Oxford Languages defines care as “the provision of what is necessary for the health, welfare, maintenance, and protection of someone or something,” though in the American healthcare system, the word—in its true intent—has been abundantly misused and heavily distorted.

Healthcare, a hotly debated topic in American politics, has garnered plenty of opinions, whether voiced by politicians, activists, or those who have directly felt the sting of these policies. Frequently, I come across people’s healthcare stories while browsing social media. These posts are often accompanied by GoFundMe campaigns to help pay for hospital bills or medications. While I have seen glimpses of this issue, I’d never comprehended its scope until it became intimately enmeshed in my own life.

In September of 2021, the start of my sophomore year, my stepdad was diagnosed with Stage IV colon cancer. Like most people, I had never expected that something of this magnitude could ever happen to my family, and though it is increasingly common, it was implausible in my mind.

He had top-of-the-line insurance, so his treatment was covered. Although his prognosis was bleak, we didn’t have to worry about the financial aspect of his illness, which was a luxury considering the exorbitant prices of treatments. 

Throughout the progression of his illness, medical terminology became ingrained in my vocabulary. The stages of treatment begin with first-line therapy, which is often the most aggressive, to second and possibly third or fourth lines of treatment. For a person with advanced cancer, there is a high likelihood that they will go through various levels. A patient progresses through these levels of treatments because their cancer has spread under the current line of treatment, and a new option must be pursued in order to mitigate it.

The first-line treatment options consist of radiation, chemotherapy, or surgeries. In the specific case of my stepdad, surgery was quickly pulled out of the running due to its associated risks, so he began chemotherapy.

When my stepdad began his first line of chemotherapy, he experienced adverse side effects from the treatments.  He developed neuropathy, which is damage to the nerves that can cause pain and numbness, in his hands and feet. This limited his ability to perform movements that require fine motor skills, such as buttoning his shirts or even tying his boots. His level of activity drastically changed, and he spent more time resting than I’d ever seen before. He took medications to counter a laundry list of negative symptoms and potential risks that the treatments had imposed. 

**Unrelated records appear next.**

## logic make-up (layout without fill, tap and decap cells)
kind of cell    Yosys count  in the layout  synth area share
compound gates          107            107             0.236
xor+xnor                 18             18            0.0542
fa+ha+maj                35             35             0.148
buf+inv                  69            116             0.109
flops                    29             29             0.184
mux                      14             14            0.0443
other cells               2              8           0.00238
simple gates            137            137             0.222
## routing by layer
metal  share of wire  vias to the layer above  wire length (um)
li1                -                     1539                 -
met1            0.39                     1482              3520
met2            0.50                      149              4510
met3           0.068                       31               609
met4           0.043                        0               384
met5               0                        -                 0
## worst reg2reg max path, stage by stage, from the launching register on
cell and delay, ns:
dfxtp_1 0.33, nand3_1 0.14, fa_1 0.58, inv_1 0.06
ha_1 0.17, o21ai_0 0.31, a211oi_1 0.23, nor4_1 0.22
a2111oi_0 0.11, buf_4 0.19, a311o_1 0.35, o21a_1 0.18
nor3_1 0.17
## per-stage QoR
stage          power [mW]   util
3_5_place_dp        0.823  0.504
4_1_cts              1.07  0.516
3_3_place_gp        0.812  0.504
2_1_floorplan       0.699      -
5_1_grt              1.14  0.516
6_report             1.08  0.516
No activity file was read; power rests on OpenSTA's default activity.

By the time a year had passed since his diagnosis, the illness had progressed dramatically, and he had exhausted both first and second-line treatment options. With those medical routes blocked off, he continued with the third-line beginning in July. Although third-line treatment can be viewed as the last resort, it offered a short reprieve from his journey with cancer. He began to regain some of the pounds he had lost and, for the month of August, life returned to a strained normal. 

However, like the other treatments, it was only effective for a short period of time before his health took a downward spiral again in September. His oncologist recommended the drug Mektovi based on the results of his biological testing, which had revealed a mutation in the MEK pathway.  Mektovi is FDA-approved for melanoma but not colon cancer. This drug was specific to his mutation, but because it did not technically fall under the umbrella of colon cancer pharmaceuticals, his insurance denied it. His oncologist appealed this decision, citing research showing the drug’s efficacy with MEK pathway mutations. The insurance company denied the appeal.  

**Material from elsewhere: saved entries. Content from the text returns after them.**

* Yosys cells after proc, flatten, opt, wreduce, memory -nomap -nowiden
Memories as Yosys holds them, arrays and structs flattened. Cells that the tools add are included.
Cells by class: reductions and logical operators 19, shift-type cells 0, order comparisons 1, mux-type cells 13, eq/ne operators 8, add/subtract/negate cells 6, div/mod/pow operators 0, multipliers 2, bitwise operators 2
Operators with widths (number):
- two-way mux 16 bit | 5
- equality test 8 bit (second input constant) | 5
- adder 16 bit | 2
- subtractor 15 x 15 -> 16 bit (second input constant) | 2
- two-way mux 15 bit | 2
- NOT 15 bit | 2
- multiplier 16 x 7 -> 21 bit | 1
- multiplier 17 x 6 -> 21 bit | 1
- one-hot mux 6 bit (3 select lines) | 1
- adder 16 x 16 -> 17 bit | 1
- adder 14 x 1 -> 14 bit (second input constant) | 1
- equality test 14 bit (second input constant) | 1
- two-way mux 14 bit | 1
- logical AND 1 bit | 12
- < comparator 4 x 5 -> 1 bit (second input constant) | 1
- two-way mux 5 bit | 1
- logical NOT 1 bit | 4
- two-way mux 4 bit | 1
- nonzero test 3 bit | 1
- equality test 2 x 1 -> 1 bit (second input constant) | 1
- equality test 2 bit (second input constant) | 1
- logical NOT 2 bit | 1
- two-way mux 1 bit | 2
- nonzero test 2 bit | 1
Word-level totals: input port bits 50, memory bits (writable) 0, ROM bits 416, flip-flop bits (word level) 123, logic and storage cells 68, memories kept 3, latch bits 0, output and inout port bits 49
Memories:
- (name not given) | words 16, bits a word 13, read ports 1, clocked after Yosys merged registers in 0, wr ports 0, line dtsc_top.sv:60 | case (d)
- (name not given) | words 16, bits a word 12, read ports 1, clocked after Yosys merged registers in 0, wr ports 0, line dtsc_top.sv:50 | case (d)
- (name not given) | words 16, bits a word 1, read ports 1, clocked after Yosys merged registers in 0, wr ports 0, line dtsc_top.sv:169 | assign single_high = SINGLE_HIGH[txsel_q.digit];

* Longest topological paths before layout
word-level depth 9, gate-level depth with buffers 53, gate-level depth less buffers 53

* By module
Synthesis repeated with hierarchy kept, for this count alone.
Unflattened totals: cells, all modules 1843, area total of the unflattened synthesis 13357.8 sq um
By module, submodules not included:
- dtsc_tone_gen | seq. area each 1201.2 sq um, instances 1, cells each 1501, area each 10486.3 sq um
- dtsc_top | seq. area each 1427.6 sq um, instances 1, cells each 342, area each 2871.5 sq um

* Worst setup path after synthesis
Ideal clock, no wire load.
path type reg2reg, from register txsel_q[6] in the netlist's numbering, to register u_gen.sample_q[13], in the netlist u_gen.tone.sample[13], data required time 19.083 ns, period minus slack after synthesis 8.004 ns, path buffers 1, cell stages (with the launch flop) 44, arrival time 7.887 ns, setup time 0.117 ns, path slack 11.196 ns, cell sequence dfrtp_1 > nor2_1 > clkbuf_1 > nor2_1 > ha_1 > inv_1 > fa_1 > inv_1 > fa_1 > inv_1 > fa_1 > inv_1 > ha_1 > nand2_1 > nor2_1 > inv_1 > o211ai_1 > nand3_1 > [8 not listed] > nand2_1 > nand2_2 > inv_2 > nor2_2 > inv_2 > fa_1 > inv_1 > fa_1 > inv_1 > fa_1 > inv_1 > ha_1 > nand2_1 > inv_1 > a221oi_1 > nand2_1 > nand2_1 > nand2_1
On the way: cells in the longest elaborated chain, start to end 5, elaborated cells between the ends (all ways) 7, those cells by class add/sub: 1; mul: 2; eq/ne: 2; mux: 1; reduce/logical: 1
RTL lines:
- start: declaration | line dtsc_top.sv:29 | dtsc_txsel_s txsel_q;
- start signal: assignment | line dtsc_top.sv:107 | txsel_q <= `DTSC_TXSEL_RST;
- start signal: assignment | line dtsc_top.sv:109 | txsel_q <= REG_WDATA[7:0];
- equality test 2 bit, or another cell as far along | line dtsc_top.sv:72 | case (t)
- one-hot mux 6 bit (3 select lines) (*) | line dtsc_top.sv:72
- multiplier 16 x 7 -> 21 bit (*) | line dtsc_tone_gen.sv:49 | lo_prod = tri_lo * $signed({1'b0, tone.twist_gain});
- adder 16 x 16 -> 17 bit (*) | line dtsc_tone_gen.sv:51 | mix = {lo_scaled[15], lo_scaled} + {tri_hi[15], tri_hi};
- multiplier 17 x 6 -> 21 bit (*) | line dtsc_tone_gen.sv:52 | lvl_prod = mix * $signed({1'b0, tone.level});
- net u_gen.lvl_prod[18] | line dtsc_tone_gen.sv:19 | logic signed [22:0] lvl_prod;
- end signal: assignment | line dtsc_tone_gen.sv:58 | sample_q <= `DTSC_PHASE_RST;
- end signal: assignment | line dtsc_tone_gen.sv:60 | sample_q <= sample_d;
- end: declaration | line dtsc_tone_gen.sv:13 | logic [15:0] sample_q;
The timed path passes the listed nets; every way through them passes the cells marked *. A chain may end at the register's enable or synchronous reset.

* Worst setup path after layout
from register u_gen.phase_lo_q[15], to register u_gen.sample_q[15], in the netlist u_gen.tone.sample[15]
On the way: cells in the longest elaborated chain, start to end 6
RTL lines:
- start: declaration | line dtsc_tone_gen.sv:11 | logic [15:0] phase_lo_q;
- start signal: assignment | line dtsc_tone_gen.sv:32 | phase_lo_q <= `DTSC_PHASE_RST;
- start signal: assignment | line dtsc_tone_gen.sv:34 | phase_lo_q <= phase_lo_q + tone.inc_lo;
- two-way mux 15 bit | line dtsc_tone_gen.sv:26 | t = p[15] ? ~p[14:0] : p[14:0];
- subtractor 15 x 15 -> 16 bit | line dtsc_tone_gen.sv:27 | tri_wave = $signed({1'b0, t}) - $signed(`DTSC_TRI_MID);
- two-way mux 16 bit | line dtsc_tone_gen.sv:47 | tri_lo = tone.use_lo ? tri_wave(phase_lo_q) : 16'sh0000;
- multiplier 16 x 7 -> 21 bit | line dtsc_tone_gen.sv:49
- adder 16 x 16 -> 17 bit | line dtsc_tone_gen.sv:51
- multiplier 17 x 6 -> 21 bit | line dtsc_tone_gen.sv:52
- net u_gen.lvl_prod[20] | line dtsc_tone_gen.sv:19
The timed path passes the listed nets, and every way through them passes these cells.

My stepdad’s condition worsened as we waited weeks to receive any response regarding the status of these decisions. The estimated out-of-pocket cost for the needed medication was $10,000 for a month’s supply. 

My stepdad submitted an application to the drug manufacturer Pfizer for assistance. We were notified on November 2nd that Pfizer approved the drug, and it was expedited to him overnight, arriving on November 3rd.  He passed in the early hours of November 4th, 2022 with an unopened bottle of medication sitting on our kitchen counter. 

From the outset, it was likely that my stepdad would succumb to this disease. He began this journey already at its terminal stage, and there were no assumptions that this drug would miraculously cure his cancer or save his life. However, it did have the power to prolong it and give us precious time together.

Today in America, an insurance agent has the power to override the decision of an oncologist—regardless of medical credentials or years of experience.

The emotional disconnect in an industry said to be rooted in “care” is starkly visible. Evidently, it is an industry governed by profit. My stepdad’s treatment costs for 14 months likely exceeded one million dollars, and many families face financial ruin at a time when their lives are in upheaval.  

The system is flawed.  According to the Journal of Economic Perspective, “Both the very high level and rate of growth of U.S. health spending suggests that [the American healthcare system] experiences a unique degree of allocative inefficiency, even when compared to other high-income countries.” 

Universal healthcare is viable option, one that has been demonstrated by a host of other countries to be more cost-effective and more humane. The necessity for change is growing, and for patients like my stepdad, I hope the call for change is not just heard but acted on.